I need the lines below from the one with "H-tree Lvls |" down to the one with "worst max register" reproduced exactly, both ends included, and nothing else.

Collected data entries
○ ○ ○
$ cat config.mk
export PLATFORM = sky130hd
export DESIGN_NAME = tap_ir_dr_regs_flat
export DESIGN_NICKNAME = d
export VERILOG_FILES = /design/src/rtl/tap_ir_dr_regs_if.sv /design/src/rtl/tap_ir_dr_regs.sv /design/src/flat_wrapper.sv
export SDC_FILE = /design/constraint.sdc
export NUM_CORES = 1
export LEC_CHECK = 0
export CELL_PAD_IN_SITES_DETAIL_PLACEMENT = 1
export CELL_PAD_IN_SITES_GLOBAL_PLACEMENT = 1
export CORE_MARGIN = 1.5
export CORE_UTILIZATION = 37
export DETAILED_ROUTE_END_ITERATION = 10
export PLACE_DENSITY_LB_ADDON = 0.1
export SLEW_MARGIN = 20
export SYNTH_ARGS = -nofsm -noshare
export SYNTH_HDL_FRONTEND = slang
export SYNTH_SLANG_ARGS = --single-unit
$ cat constraint.sdc
create_clock -name clk -period 2.1 [get_ports clk]
set_input_delay 0.21 -clock clk [delete_from_list [all_inputs] [get_ports clk]]
set_output_delay 0.21 -clock clk [all_outputs]
set_load 0.1 [all_outputs]
$ cat src/rtl/tap_ir_dr_regs_if.sv
// tap_ir_dr_regs_if: TAP strobes, serial data and exported registers between the TAP controller side and the IR/DR block
interface tap_ir_dr_regs_if #(
    parameter int IR_W   = 4,
    parameter int USER_W = 16
);
    logic              trst_st;
    logic              c_IR;
    logic              sh_IR;
    logic              u_IR;
    logic              c_DR;
    logic              sh_DR;
    logic              u_DR;
    logic              tdi;
    logic              tdo;
    logic              tdo_en;
    logic [IR_W-1:0]   ir_out;
    logic [USER_W-1:0] user_reg;
    logic              user_upd;

    modport master (
        output trst_st, c_IR, sh_IR, u_IR, c_DR, sh_DR, u_DR, tdi,
        input  tdo, tdo_en, ir_out, user_reg, user_upd
    );

    modport slave (
        input  trst_st, c_IR, sh_IR, u_IR, c_DR, sh_DR, u_DR, tdi,
        output tdo, tdo_en, ir_out, user_reg, user_upd
    );
endinterface

$ cat src/rtl/tap_ir_dr_regs.sv
// tap_ir_dr_regs: JTAG instruction register, BYPASS/IDCODE/USER data registers and registered TDO path
module tap_ir_dr_regs #(
    parameter int                IR_W      = 4,
    parameter int                USER_W    = 16,
    parameter logic [31:0]       IDCODE    = 32'h1000_0001,
    parameter logic [IR_W-1:0]   IDCODE_OP = IR_W'(4'b0001),
    parameter logic [IR_W-1:0]   USER_OP   = IR_W'(4'b0010),
    parameter logic [USER_W-1:0] USER_RST  = '0
) (
    input logic               clk,
    input logic               reset,
    tap_ir_dr_regs_if.slave   bus
);
    typedef enum logic [2:0] {
        OP_NONE,
        OP_CAP_IR,
        OP_SH_IR,
        OP_UPD_IR,
        OP_CAP_DR,
        OP_SH_DR,
        OP_UPD_DR
    } op_e;

    localparam logic [IR_W-1:0] IR_CAP = IR_W'(2'b01);

    op_e               op;
    logic [IR_W-1:0]   ir_sh;
    logic [IR_W-1:0]   ir_out;
    logic              byp;
    logic [31:0]       dr_sh;
    logic [USER_W-1:0] user_reg;
    logic [USER_W-1:0] user_nx;
    logic              tdo;
    logic              tdo_en;
    logic              user_upd;
    logic              sel_id;
    logic              sel_user;

    assign sel_id   = ir_out == IDCODE_OP;
    assign sel_user = !sel_id && ir_out == USER_OP;

    // Resolve overlapping strobes to one winner: IR before DR, capture before shift before update
    always_comb
        op = bus.trst_st ? OP_NONE   :
             bus.c_IR    ? OP_CAP_IR :
             bus.sh_IR   ? OP_SH_IR  :
             bus.u_IR    ? OP_UPD_IR :
             bus.c_DR    ? OP_CAP_DR :
             bus.sh_DR   ? OP_SH_DR  :
             bus.u_DR    ? OP_UPD_DR : OP_NONE;

    // USER chain shifted right by one, tdi entering its top bit
    always_comb begin
        user_nx            = dr_sh[USER_W-1:0] >> 1;
        user_nx[USER_W-1]  = bus.tdi;
    end

    // Register update for the winning operation; reset discards any partial shift
    always_ff @(posedge clk) begin
        if (reset) begin
            ir_sh    <= '0;
            ir_out   <= IDCODE_OP;
            byp      <= 1'b0;
            dr_sh    <= '0;
            user_reg <= USER_RST;
            tdo      <= 1'b0;
            tdo_en   <= 1'b0;
            user_upd <= 1'b0;
        end else begin
            tdo_en   <= op == OP_SH_IR || op == OP_SH_DR;
            user_upd <= op == OP_UPD_DR && sel_user;
            if (bus.trst_st)
                ir_out <= IDCODE_OP;
            if (op == OP_CAP_IR)
                ir_sh <= IR_CAP;
            if (op == OP_SH_IR) begin
                tdo   <= ir_sh[0];
                ir_sh <= {bus.tdi, ir_sh[IR_W-1:1]};
            end
            if (op == OP_UPD_IR)
                ir_out <= ir_sh;
            if (op == OP_CAP_DR) begin
                if (sel_id)
                    dr_sh <= IDCODE;
                else if (sel_user)
                    dr_sh[USER_W-1:0] <= user_reg;
                else
                    byp <= 1'b0;
            end
            if (op == OP_SH_DR) begin
                if (sel_id) begin
                    tdo   <= dr_sh[0];
                    dr_sh <= {bus.tdi, dr_sh[31:1]};
                end else if (sel_user) begin
                    tdo               <= dr_sh[0];
                    dr_sh[USER_W-1:0] <= user_nx;
                end else begin
                    tdo <= byp;
                    byp <= bus.tdi;
                end
            end
            if (op == OP_UPD_DR && sel_user)
                user_reg <= dr_sh[USER_W-1:0];
        end
    end

    assign bus.tdo      = tdo;
    assign bus.tdo_en   = tdo_en;
    assign bus.ir_out   = ir_out;
    assign bus.user_reg = user_reg;
    assign bus.user_upd = user_upd;
endmodule

$ cat src/flat_wrapper.sv
// flat-port wrapper written by rule: the top's interface ports become plain ports
module tap_ir_dr_regs_flat 
#(
    parameter int                IR_W      = 4,
    parameter int                USER_W    = 16,
    parameter logic [31:0]       IDCODE    = 32'h1000_0001,
    parameter logic [IR_W-1:0]   IDCODE_OP = IR_W'(4'b0001),
    parameter logic [IR_W-1:0]   USER_OP   = IR_W'(4'b0010),
    parameter logic [USER_W-1:0] USER_RST  = '0
)
  (clk, reset, bus_trst_st, bus_c_IR, bus_sh_IR, bus_u_IR, bus_c_DR, bus_sh_DR, bus_u_DR, bus_tdi, bus_tdo, bus_tdo_en, bus_ir_out, bus_user_reg, bus_user_upd);
  tap_ir_dr_regs_if #(.IR_W(IR_W), .USER_W(USER_W)) bus_i ();
  input logic clk;
  input logic reset;
  input wire logic [$bits(bus_i.trst_st)-1:0] bus_trst_st;
  input wire logic [$bits(bus_i.c_IR)-1:0] bus_c_IR;
  input wire logic [$bits(bus_i.sh_IR)-1:0] bus_sh_IR;
  input wire logic [$bits(bus_i.u_IR)-1:0] bus_u_IR;
  input wire logic [$bits(bus_i.c_DR)-1:0] bus_c_DR;
  input wire logic [$bits(bus_i.sh_DR)-1:0] bus_sh_DR;
  input wire logic [$bits(bus_i.u_DR)-1:0] bus_u_DR;
  input wire logic [$bits(bus_i.tdi)-1:0] bus_tdi;
  output wire logic [$bits(bus_i.tdo)-1:0] bus_tdo;
  output wire logic [$bits(bus_i.tdo_en)-1:0] bus_tdo_en;
  output wire logic [$bits(bus_i.ir_out)-1:0] bus_ir_out;
  output wire logic [$bits(bus_i.user_reg)-1:0] bus_user_reg;
  output wire logic [$bits(bus_i.user_upd)-1:0] bus_user_upd;
  assign bus_i.trst_st = bus_trst_st;
  assign bus_i.c_IR = bus_c_IR;
  assign bus_i.sh_IR = bus_sh_IR;
  assign bus_i.u_IR = bus_u_IR;
  assign bus_i.c_DR = bus_c_DR;
  assign bus_i.sh_DR = bus_sh_DR;
  assign bus_i.u_DR = bus_u_DR;
  assign bus_i.tdi = bus_tdi;
  assign bus_tdo = bus_i.tdo;
  assign bus_tdo_en = bus_i.tdo_en;
  assign bus_ir_out = bus_i.ir_out;
  assign bus_user_reg = bus_i.user_reg;
  assign bus_user_upd = bus_i.user_upd;
  tap_ir_dr_regs #(.IR_W(IR_W), .USER_W(USER_W), .IDCODE(IDCODE), .IDCODE_OP(IDCODE_OP), .USER_OP(USER_OP), .USER_RST(USER_RST)) u_core (.clk(clk), .reset(reset), .bus(bus_i));
endmodule
==> metrics.md <==
| Metric | Value |
|---|---|
| Status | `completed` |
| WS Path Type | `input port to flop` |
| EDFF count, synth | `0` |
| Top cells by area, synth | `dfxtp_1 (44%), nand2_1 (5.9%), mux2i_1 (5.9%)` |
| Die height | `88.8 µm` |
| Initial antenna violation count | `0` |
| Synthesized flop and latch total | `60` |
| CTS Buf Count | `9` |
| Routed Antenna Nets | `0` |
| Final Wtd Congestion | `0.800` |
| Clock-pin slew on the worst setup and hold paths | `~0.07 ns` |
| Number of global-route vias before repair | `~2,400` |
| P_leak | `1.32 nW` |
| Max VDD drop | `0.000276 V` |
| CP startpoint kind | `input port` |
| Die area | `between 0.007 and 0.008 mm²` |
| Synthesized cell area | `~0.0027 mm²` |
| Antenna Cells | `0` |
| Combinational fraction of design power | `7.5%` |
| Core Box Area | `around 0.007 mm²` |
| Syn Nets | `approximately 330` |
| Gr ovfl total | `0` |
| Post_cts resized | `0` |
| Crit path time final | `between 2 and 2.5 ns` |
| Design area | `about 0.0034 mm²` |
| Fin nets | `roughly 380` |
| TritonCTS clock tree | `done` |
| Max FO, Critical Path | `11` |
| FILL cells | `slightly below 900` |
| Internal power | `1.65 mW` |
| FP Rows | `31` |
| CTS Hold Bufs | `0` |
| Share of cells above drive strength 1 | `around a fifth` |
| Top-count cell post-synth | `dfxtp_1` |
| PD cells | `647 mW/mm²` |
| Met2 wire len | `approximately 3.2 mm` |
| RSZ-0062 raised after global routing | `false` |
| Routed len/inst | `~15 µm` |
| Detailed Route WL | `6.95 mm` |
| Final Hold Viols | `0` |
| Reg power frac | `52.9%` |
| Synth top area share | `between 40% and 50%` |
| Via/cell ratio | `5.21` |
| 1st-iter DRT viols | `120` |
| Clock Latency Late Sink | `~0.32 ns` |
| Starting Density | `~38%` |
| Drt drc | `0` |
| H-tree Lvls | `3` |
| Sequential standard cell area | `around 0.0012 mm²` |
| Max-slew violations | `0` |
| DP Wirelength | `slightly below 5 mm` |
| Total of max-cap violations | `0` |
| Measured slew at the worst slew-check pin | `0.579 ns` |
| Post-synth ARST share | `0%` |
| CP endpoint kind | `flop` |
| Cells after synthesis | `324` |
| Die X | `between 80 and 90 µm` |
| Slew margin rel. | `61.4%` |
| Clk pwr share | `about 40%` |
| P_sw | `about 0.53 mW` |
| Clk_skew | `around 0.007 ns` |
| Synth warn | `0` |
| Top sig layer | `met4` |
| Detailed Routing Iterations Pass 1 | `5` |
| I/O pin count | `33` |
| Overall Global Routing Usage | `between 10% and 20%` |
| Global-route wire length before repair | `11.5 mm` |
| Post-synthesis sequential area ratio | `between 40% and 50%` |
| Area leader, netlist | `dfxtp_1` |
| Layout Utilization | `between 40% and 50%` |
| Primary FF master, synth | `dfxtp_1` |
| DP Area | `~0.0032 mm²` |
| Tcrit/Tclk final | `between 90% and 100%` |
| Net Sw Frac | `24.4%` |
| Footprint of the multi-input gates | `between 0.001 and 0.0015 mm²` |
| Synth cell count leaders | `dfxtp_1 (60), nand2_1 (43), nor2_1 (41), a21oi_1 (24), nand3_1 (19)` |
| Syn Area/Cell | `between 8 and 9 µm²` |
| Clock Path Buffers | `2` |
| Fmax | `slightly below 500 MHz` |
| Pin count of the biggest net entering global routing | `31` |
| WL met1 | `3.52 mm` |
| Post-CTS setup buffers | `0` |
| Synth cell types | `43` |
| PortBufs | `32` |
| Met3 WL post-DR | `222 µm` |
| Vias | `around 2,400` |
| Setup violators final | `0` |
| Clk root buf | `clkbuf_8` |
| Synthesis-to-layout area growth | `23.9%` |
| Crit path required time | `between 2 and 2.5 ns` |
| WP data arrival | `roughly 2.2 ns` |
| Tightest Hold Check Type | `input port to flop` |
| CTS Sinks | `60` |
-- path summary, 6_finish.rpt --
path	startpoint	endpoint	slack, ns	cells after the start
worst max-delay path	bus_u_IR	u_core.dr_sh[15]	0.09	5
worst min-delay path	reset	u_core.bus.user_reg[0]	0.37	2
worst max register to register	u_core.bus.ir_out[1]	flop	0.34	5
worst min register to register	flop	flop	0.45	2
-- worst max-delay path, cell delays in order --
cell and delay, ns:
clkdlybuf4s50_1 0.41, or4_1 0.69, or4_4 0.68, nand3_1 0.12
a31oi_1 0.09
-- cell families (layout without fill, tap and decap cells) --
kind of cell	count (synthesis)	in the layout	synth area share, %
xor gates and xnor gates	2	2	0.643
and+or+nand+nor	131	131	24.2
buffers and inverters	32	79	5.33
DFF	60	60	44.1
muxes	16	16	5.88
AOI/OAI and AO/OA	83	83	19.9
-- power by group through the flow --
stage | clock, mW | combinational (mW) | sequential, mW
final | 0.866 | 0.163 | 1.16
after detailed placement | 0 | 0.164 | 1.18
after floorplan | 0 | 0.0842 | 1.19
after CTS | 0.898 | 0.164 | 1.16
after global placement | 0 | 0.163 | 1.18
after global routing | 0.952 | 0.179 | 1.16
-- cells in the final DEF (no fill, tap or decap), drive strengths merged, types with 2 or more instances in the layout --
cell and count:
nor4 3, or4 2, o22ai 6, nand4 3, or4b 2, nand2 43
nor3 2, a21o 12, nor2 41, a211oi 12, nor3b 4, or3 2
buf 48, dfxtp 60, o21bai 2, nor2b 3, a32oi 3, mux2i 16
nor4b 2, inv 9, clkdlybuf4s50 8, o21ai 13, clkbuf 11, nand3 19
a221oi 6, a21oi 24, nand2b 2, clkinv 3
-- area by class of cell --
cell class	instances	share of cell area (%)
multi-input combinational	232	41.1
timing repair buffer	56	13.7
clock buffer	11	4.19
inverter	9	1.00
clock inverter	3	0.445
sequential	60	35.9
tap	99	3.67
-- stage by stage --
stage | total power, mW | hold slack [ns] | cells | setup TNS (ns) | setup slack [ns]
3_5_place_dp | 1.35 | 0.445 | 456 | -5.17 | -0.244
5_1_grt | 2.29 | 0.381 | 470 | 0 | 0.0167
4_1_cts | 2.22 | 0.370 | 470 | 0 | 0.104
3_3_place_gp | 1.34 | 0.438 | 456 | -4.48 | -0.235
2_1_floorplan | 1.28 | 0.338 | 324 | 0 | 0.0727
6_report | 2.19 | 0.369 | 470 | 0 | 0.0885
-- routing by layer --
| metal | vias to the layer above | track usage, % |
|---|---|---|
| li1 | 1238 | - |
| met1 | 1174 | 26.3 |
| met5 | - | 0 |
| met4 | 0 | 3.84 |
| met3 | 2 | 4.94 |
| met2 | 35 | 29.5 |
Power figures use the tool's default switching activity.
○ ○ ○
| SOLUTION BELOW |
| H-tree Lvls | `3` |
| Sequential standard cell area | `around 0.0012 mm²` |
| Max-slew violations | `0` |
| DP Wirelength | `slightly below 5 mm` |
| Total of max-cap violations | `0` |
| Measured slew at the worst slew-check pin | `0.579 ns` |
| Post-synth ARST share | `0%` |
| CP endpoint kind | `flop` |
| Cells after synthesis | `324` |
| Die X | `between 80 and 90 µm` |
| Slew margin rel. | `61.4%` |
| Clk pwr share | `about 40%` |
| P_sw | `about 0.53 mW` |
| Clk_skew | `around 0.007 ns` |
| Synth warn | `0` |
| Top sig layer | `met4` |
| Detailed Routing Iterations Pass 1 | `5` |
| I/O pin count | `33` |
| Overall Global Routing Usage | `between 10% and 20%` |
| Global-route wire length before repair | `11.5 mm` |
| Post-synthesis sequential area ratio | `between 40% and 50%` |
| Area leader, netlist | `dfxtp_1` |
| Layout Utilization | `between 40% and 50%` |
| Primary FF master, synth | `dfxtp_1` |
| DP Area | `~0.0032 mm²` |
| Tcrit/Tclk final | `between 90% and 100%` |
| Net Sw Frac | `24.4%` |
| Footprint of the multi-input gates | `between 0.001 and 0.0015 mm²` |
| Synth cell count leaders | `dfxtp_1 (60), nand2_1 (43), nor2_1 (41), a21oi_1 (24), nand3_1 (19)` |
| Syn Area/Cell | `between 8 and 9 µm²` |
| Clock Path Buffers | `2` |
| Fmax | `slightly below 500 MHz` |
| Pin count of the biggest net entering global routing | `31` |
| WL met1 | `3.52 mm` |
| Post-CTS setup buffers | `0` |
| Synth cell types | `43` |
| PortBufs | `32` |
| Met3 WL post-DR | `222 µm` |
| Vias | `around 2,400` |
| Setup violators final | `0` |
| Clk root buf | `clkbuf_8` |
| Synthesis-to-layout area growth | `23.9%` |
| Crit path required time | `between 2 and 2.5 ns` |
| WP data arrival | `roughly 2.2 ns` |
| Tightest Hold Check Type | `input port to flop` |
| CTS Sinks | `60` |
-- path summary, 6_finish.rpt --
path	startpoint	endpoint	slack, ns	cells after the start
worst max-delay path	bus_u_IR	u_core.dr_sh[15]	0.09	5
worst min-delay path	reset	u_core.bus.user_reg[0]	0.37	2
worst max register to register	u_core.bus.ir_out[1]	flop	0.34	5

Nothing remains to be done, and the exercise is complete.